It was dangerous. She wasn't sure how she'd ended up here. Not here in this room, but here, drawn to him. She'd known him from a distance forever, frequently running into each other over the years in the grocery store or post office of this too small town, at Ryan's birthday party every July, and in the last year they'd even crossed paths through her work as a guidance counselor in the same school he taught in. She glanced at him across the room again and this time he caught her eye and wouldn't let go. All the late night messages from the past few weeks came flooding back...
............
That first voice note when she'd been spinning out in a panic, was the first time he'd said her name. She was certain he had no idea what it did to her. His tone serious and intense, he'd corrected her, "You're not dangerous Kas. You're passionate and that intimidates people who want to avoid making waves."
"It's wild to me how invisible you try to make yourself. Because you definitely stand out, and there's nothing wrong with that. Trust me, you're magnetic and still very attractive." He had laughed sheepishly.
The way his voice, his laugh, echoed in every cell of her body had terrified her.
Weeks later, when they'd both realized the trouble her marriage was in, and had been in for awhile, he'd backpedaled.
"Whatever kind of space you need to take to feel safe & be smart. Take it." They hadn't talked for a couple of days afterward, and she had missed it. She knew he watched her stories, even though he'd stopped following her, and when the notification popped up she couldn't help but respond to his innocent hand clap emoji.
"Jack, I really just need you to tell me all the ways you're a piece of shit & that you don't like me at all & don't miss talking to me so I can get you out of my brain."
Typing bubbles popped up and went away and popped up again...
"I'm a piece of shit because I'm not in control of my emotions. Because I want what I want, and I'm driven to have it. Because I can't keep myself from putting my hand on a hot stove, even when I know better. And because I'm enjoying the burn in my chest from the whiskey I probably don't need tonight."
"You're gonna have to do better than that," she'd shot back, "You can't make it sound so romanticized."
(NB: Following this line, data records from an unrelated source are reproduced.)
### config.mk
export PLATFORM = sky130hd
export DESIGN_NAME = vsd_decoder
export DESIGN_NICKNAME = d
export VERILOG_FILES = /design/src/logic/vsd_pkg.sv /design/src/logic/vsd_decoder.sv /design/src/logic/vsd_sync.sv
export SDC_FILE = /design/constraint.sdc
export NUM_CORES = 1
export LEC_CHECK = 0
export ABC_AREA = 1
export BUFFER_PORTS_ARGS = -buffer_cell sky130_fd_sc_hd__buf_2
export CAP_MARGIN = 20
export CORE_MARGIN = 4
export CORE_UTILIZATION = 50
export DETAILED_ROUTE_END_ITERATION = 6
export MAX_ROUTING_LAYER = met4
export PLACE_DENSITY = 0.86
export REMOVE_ABC_BUFFERS = 1
export SETUP_SLACK_MARGIN = 0.4
export SYNTH_ARGS = -nofsm -noshare
export SYNTH_HDL_FRONTEND = slang
export SYNTH_SLANG_ARGS = --single-unit
### constraint.sdc
create_clock -name mclk_i -period 2.5 [get_ports mclk_i]
set_clock_uncertainty 0.2 [all_clocks]
set_input_delay 0.375 -clock mclk_i [delete_from_list [all_inputs] [get_ports mclk_i]]
set_output_delay 0.375 -clock mclk_i [all_outputs]
set_load 0.01 [all_outputs]
--- src/hdl/rifbo_pkg.sv ---
package rifbo_pkg;
	// ****************************************
	// Word and field geometry
	// ****************************************
	localparam int WORD_W = 32; // Data and instruction width
	localparam int REG_N = 32; // General registers
	localparam int IDX_W = 5; // Register selector width
	localparam int IMM_W = 16; // Immediate field width
	localparam int PORT_W = 3; // Stream port designator width
	localparam int OPC_W = 6; // Opcode width
	// Field positions, counted from the lsb of the word
	localparam int OPC_LSB = 26;
	localparam int DST_LSB = 21;
	localparam int SRCA_LSB = 16;
	localparam int SRCB_LSB = 11;
	localparam int IMM_LSB = 0;
	localparam int PORT_LSB = 0;
	// Opcode bit that marks the immediate format
	localparam int FMT_BIT = 29;
	// Prefix opcode
	localparam logic [5:0] OPC_PREFIX = 6'h2c;
	// Stream opcodes
	localparam logic [5:0] OPC_STREAM_RD = 6'h1b;
	localparam logic [5:0] OPC_STREAM_WR = 6'h3b;
	// Access sizes
	typedef enum logic [1:0] {
		RIF_SZ_BYTE = 2'h0,
		RIF_SZ_HALF = 2'h1,
		RIF_SZ_WORD = 2'h2
	} rifbo_size_t;
	localparam logic [31:0] RESET_WORD = 32'h0;
endpackage

--- src/hdl/rifbo_bus_if.sv ---
`timescale 1ns/1ps
`default_nettype none
// ****************************************
// Load/store lane bundle
// ****************************************
interface rifbo_bus_if;
	logic [1:0] size; // Access size
	logic [1:0] addrLow; // Byte offset
	logic [31:0] regData; // Register side value
	logic [31:0] memData; // Memory side lanes
	logic [3:0] laneEn; // Byte enables, lane 3 at address n
	logic misaligned; // Address not size aligned
	modport user (output size, addrLow, regData,
		input memData, laneEn, misaligned);
	modport lane (input size, addrLow, regData,
		output memData, laneEn, misaligned);
endinterface
`default_nettype wire

--- src/hdl/rifbo_decode.sv ---
`timescale 1ns/1ps
`default_nettype none
// How it works
// - thirty-two general registers, 32 bits each
// - 32-bit word, two formats decoded
// - register format: two sources, one destination
// - immediate format: source, destination, 16-bit immediate
// - prefix before immediate widens to 32 bits
// - big-endian, bit 0 most significant
// - word, half and byte accesses supported
// - selectors reach registers zero to thirty-one
// - stream port named by 3-bit field
// - memory accesses aligned to size
// - build parameters only flag units in unitsPresent
// - three operands, two modes, single issue
module rifbo_decode
	import rifbo_pkg::*;
#(
	parameter bit HAS_SHIFTER = 1'b1, // Barrel shifter
	parameter bit HAS_DIVIDER = 1'b1, // Divider
	parameter bit HAS_ICACHE = 1'b0, // Instruction cache
	parameter bit HAS_DCACHE = 1'b0, // Data cache
	parameter bit HAS_DEBUG = 1'b0, // Debug logic
	parameter bit HAS_EXCEPT = 1'b0, // Exception support
	parameter bit HAS_PATTERN = 1'b0, // Pattern compare
	parameter bit HAS_FPU = 1'b0, // Floating point
	parameter bit HAS_MULT = 1'b1 // Multiplier
)(
	input wire logic clk,
	input wire logic rst,
	input wire logic instrValid,
	input wire logic [31:0] instrWord,
	input wire logic wrEn,
	input wire logic [31:0] wrData,
	input wire logic [1:0] memSize,
	input wire logic [1:0] memAddrLow,
	output logic [5:0] opcode,
	output logic immFormat,
	output logic [4:0] destIndex,
	output logic [4:0] src_one_index,
	output logic [4:0] src_two_index,
	output logic [31:0] srcOneData,
	output logic [31:0] srcTwoData,
	output logic [31:0] operandImm,
	output logic immWidened,
	output logic prefixPending,
	output logic [2:0] stream_port_select,
	output logic streamOp,
	output logic [31:0] memLanes,
	output logic [3:0] memLaneEn,
	output logic memMisaligned,
	output logic [8:0] unitsPresent
);
	// ****************************************
	// Field extraction
	// ****************************************
	// Opcode field
	wire logic [5:0] opcNxt = instrWord[OPC_LSB +: OPC_W];
	// Bit 2 of opcode, big-endian numbering
	wire logic fmtNxt = instrWord[FMT_BIT];
	wire logic isPrefix = (opcNxt == OPC_PREFIX);
	// Stream instructions take port number from low bits
	wire logic isStream = (opcNxt == OPC_STREAM_RD) ||
		(opcNxt == OPC_STREAM_WR);
	wire logic [15:0] immField = instrWord[IMM_LSB +: IMM_W];

	// Sign extend the short immediate
	function automatic logic [31:0] sext16(input logic [15:0] v);
		sext16 = {{16{v[15]}}, v};
	endfunction

	// ****************************************
	// Prefix tracking
	// ****************************************
	logic pend_r; // Prefix seen, awaiting next word
	logic [15:0] upper_r; // Held upper half
	wire logic pendNxt = instrValid ? isPrefix : pend_r;
	// Upper half comes only from a prefix
	wire logic [15:0] upperNxt = (instrValid && isPrefix) ? immField :
		upper_r;
	// Widen only for the immediate format right after prefix
	wire logic widen = pend_r && fmtNxt && !isPrefix;
	wire logic [31:0] immNxt = widen ? {upper_r, immField} :
		sext16(immField);

	// Prefix state, one instruction deep
	always_ff @(posedge clk or posedge rst) begin
		if (rst) begin
			pend_r <= 1'b0;
			upper_r <= 16'h0;
		end else begin
			pend_r <= pendNxt;
			upper_r <= upperNxt;
		end
	end

	// ****************************************
	// Decoded fields, registered
	// ****************************************
	// Captured on each valid word
	always_ff @(posedge clk or posedge rst) begin
		if (rst) begin
			opcode <= 6'h0;
			immFormat <= 1'b0;
			destIndex <= 5'h0;
			src_one_index <= 5'h0;
			src_two_index <= 5'h0;
			operandImm <= RESET_WORD;
			immWidened <= 1'b0;
			stream_port_select <= 3'h0;
			streamOp <= 1'b0;
		end else if (instrValid) begin
			opcode <= opcNxt;
			immFormat <= fmtNxt;
			destIndex <= instrWord[DST_LSB +: IDX_W];
			src_one_index <= instrWord[SRCA_LSB +: IDX_W];
			// Immediate format has no second source
			src_two_index <= fmtNxt ? 5'h0 : instrWord[SRCB_LSB +: IDX_W];
			operandImm <= immNxt;
			immWidened <= widen;
			stream_port_select <= instrWord[PORT_LSB +: PORT_W];
			streamOp <= isStream;
		end
	end
	assign prefixPending = pend_r;

	// ****************************************
	// General register file
	// ****************************************
	// Flip-flop storage; a read returns the value before a same-cycle write
	logic [31:0] gpr_r [REG_N];
	genvar g;
	generate
		for (g = 0; g < REG_N; g++) begin : gGpr
			always_ff @(posedge clk or posedge rst) begin
				if (rst)
					gpr_r[g] <= RESET_WORD;
				else if (wrEn && destIndex == g[4:0])
					gpr_r[g] <= wrData;
			end
		end
	endgenerate
	// Operand reads from decoded selectors
	assign srcOneData = gpr_r[src_one_index];
	assign srcTwoData = gpr_r[src_two_index];

	// ****************************************
	// Memory lanes
	// ****************************************
	rifbo_bus_if busLane ();
	assign busLane.size = memSize;
	assign busLane.addrLow = memAddrLow;
	assign busLane.regData = srcTwoData;
	// Lane steering
	rifbo_lane uLane (
		.bus(busLane)
	);
	// Registered so data outputs come from flip-flops
	always_ff @(posedge clk or posedge rst) begin
		if (rst) begin
			memLanes <= RESET_WORD;
			memLaneEn <= 4'h0;
			memMisaligned <= 1'b0;
		end else begin
			memLanes <= busLane.memData;
			memLaneEn <= busLane.laneEn;
			memMisaligned <= busLane.misaligned;
		end
	end

	// Build options reported as static bits
	assign unitsPresent = {HAS_MULT, HAS_FPU, HAS_PATTERN, HAS_EXCEPT,
		HAS_DEBUG, HAS_DCACHE, HAS_ICACHE, HAS_DIVIDER, HAS_SHIFTER};

	// ****************************************
	// Checks
	// ****************************************
	property p_widen;
		@(posedge clk) disable iff (rst)
		instrValid && isPrefix ##1 instrValid && fmtNxt && !isPrefix
		|=> immWidened && operandImm[31:16] == $past(upper_r);
	endproperty
	a_widen: assert property (p_widen) else $error("no widen");
	property p_lower;
		@(posedge clk) disable iff (rst)
		instrValid && widen |=> operandImm[15:0] == $past(immField);
	endproperty
	a_lower: assert property (p_lower) else $error("lower bad");
	property p_sext;
		@(posedge clk) disable iff (rst)
		instrValid && !pend_r |=> !immWidened &&
			operandImm == sext16($past(immField));
	endproperty
	a_sext: assert property (p_sext) else $error("sext bad");
	property p_srcb;
		@(posedge clk) disable iff (rst)
		instrValid && !fmtNxt |=>
			src_two_index == $past(instrWord[15:11]);
	endproperty
	a_srcb: assert property (p_srcb) else $error("srcb bad");
	property p_port;
		@(posedge clk) disable iff (rst)
		instrValid |=> stream_port_select == $past(instrWord[2:0]);
	endproperty
	a_port: assert property (p_port) else $error("port bad");
	property p_gpr;
		@(posedge clk) disable iff (rst)
		wrEn ##1 !instrValid && !wrEn && src_one_index == $past(destIndex)
		|-> srcOneData == $past(wrData);
	endproperty
	a_gpr: assert property (p_gpr) else $error("gpr bad");
	property p_align;
		@(posedge clk) disable iff (rst)
		memSize == RIF_SZ_WORD && memAddrLow != 2'h0
		|=> memMisaligned && memLaneEn == 4'h0;
	endproperty
	a_align: assert property (p_align) else $error("align bad");
	property p_msb;
		@(posedge clk) disable iff (rst)
		memSize == RIF_SZ_BYTE && memAddrLow == 2'h0
		|=> memLaneEn == 4'h8 && memLanes[31:24] == $past(srcTwoData[7:0]);
	endproperty
	a_msb: assert property (p_msb) else $error("byte lane bad");
	property p_half;
		@(posedge clk) disable iff (rst)
		memSize == RIF_SZ_HALF && memAddrLow == 2'h2
		|=> memLaneEn == 4'h3;
	endproperty
	a_half: assert property (p_half) else $error("half bad");
	c_widen: cover property (@(posedge clk) disable iff (rst) immWidened);
	c_stream: cover property (@(posedge clk) disable iff (rst) streamOp);
	c_mis: cover property (@(posedge clk) disable iff (rst) memMisaligned);
endmodule // rifbo_decode
`default_nettype wire

--- src/hdl/rifbo_lane.sv ---
`timescale 1ns/1ps
`default_nettype none
// ****************************************
// Big-endian byte lane steering
// ****************************************
module rifbo_lane
	import rifbo_pkg::*;
(
	rifbo_bus_if.lane bus
);
	wire logic isHalf = (bus.size == RIF_SZ_HALF); // Half access
	wire logic isWord = (bus.size == RIF_SZ_WORD); // Word access
	// Lowest address takes the most significant byte
	wire logic [31:0] halfLanes = bus.addrLow[1] ?
		{16'h0, bus.regData[15:0]} : {bus.regData[15:0], 16'h0};
	wire logic [7:0] b = bus.regData[7:0];
	wire logic [31:0] byteLanes = (bus.addrLow == 2'h0) ? {b, 24'h0} :
		(bus.addrLow == 2'h1) ? {8'h0, b, 16'h0} :
		(bus.addrLow == 2'h2) ? {16'h0, b, 8'h0} : {24'h0, b};
	assign bus.memData = isWord ? bus.regData :
		(isHalf ? halfLanes : byteLanes);
	// Enables; lane 3 is address n
	wire logic [3:0] byteEn = 4'h8 >> bus.addrLow;
	wire logic [3:0] halfEn = bus.addrLow[1] ? 4'h3 : 4'hc;
	assign bus.laneEn = bus.misaligned ? 4'h0 :
		(isWord ? 4'hf : (isHalf ? halfEn : byteEn));
	// Size alignment check
	assign bus.misaligned = (isWord && bus.addrLow != 2'h0) ||
		(isHalf && bus.addrLow[0]);
endmodule // rifbo_lane
`default_nettype wire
"Ok fine. I'm a piece of shit because I want to fuck you, badly, Kas. Ok? And I know I shouldn't. And I don't want to add to your already complicated feelings, but I do."
She'd sucked air into her lungs at his straight admission. This is what they'd been dancing around for weeks. He'd finally cut through the tension that had hung thick in the air.
"And you don't like me at all and don't miss talking to me... you forgot that part..." She had barely breathed the words out.
"No. I didn't."
She read the quiet defiance in between the lines.
...........
Earth to Kas. She gasped a little, realizing she'd been holding her breath, and broke his gaze as her eyes closed and she attempted to center herself.
.........
But when she did he was there again, this time sitting on the back steps, whiskey in hand. She'd walked out the back door to escape the crowd last week at the birthday bash, she just needed some fresh air & a little quiet. Why was he always finding the same spaces she was? Like they needed to breathe the same oxygen, like it kept calling them back. They were too much alike. Fire with fire. And she hadn't known till now how much she'd craved that. To be with someone who would whisper in her ear all the ways he'd let her burn him up. Who would tell her... no... show her, that he could stand in her flames & not lose himself.
He'd given her a nod and a smile that night, but she could tell it was forced. She hesitated before sitting on the stoop next to him, "Did you want to talk?"
He was quiet for a moment.
"Do you ever get tired of feeling like you're begging to be noticed?" He'd blurted it out so forcefully that she blinked.
She took a deep breath, "More than you know."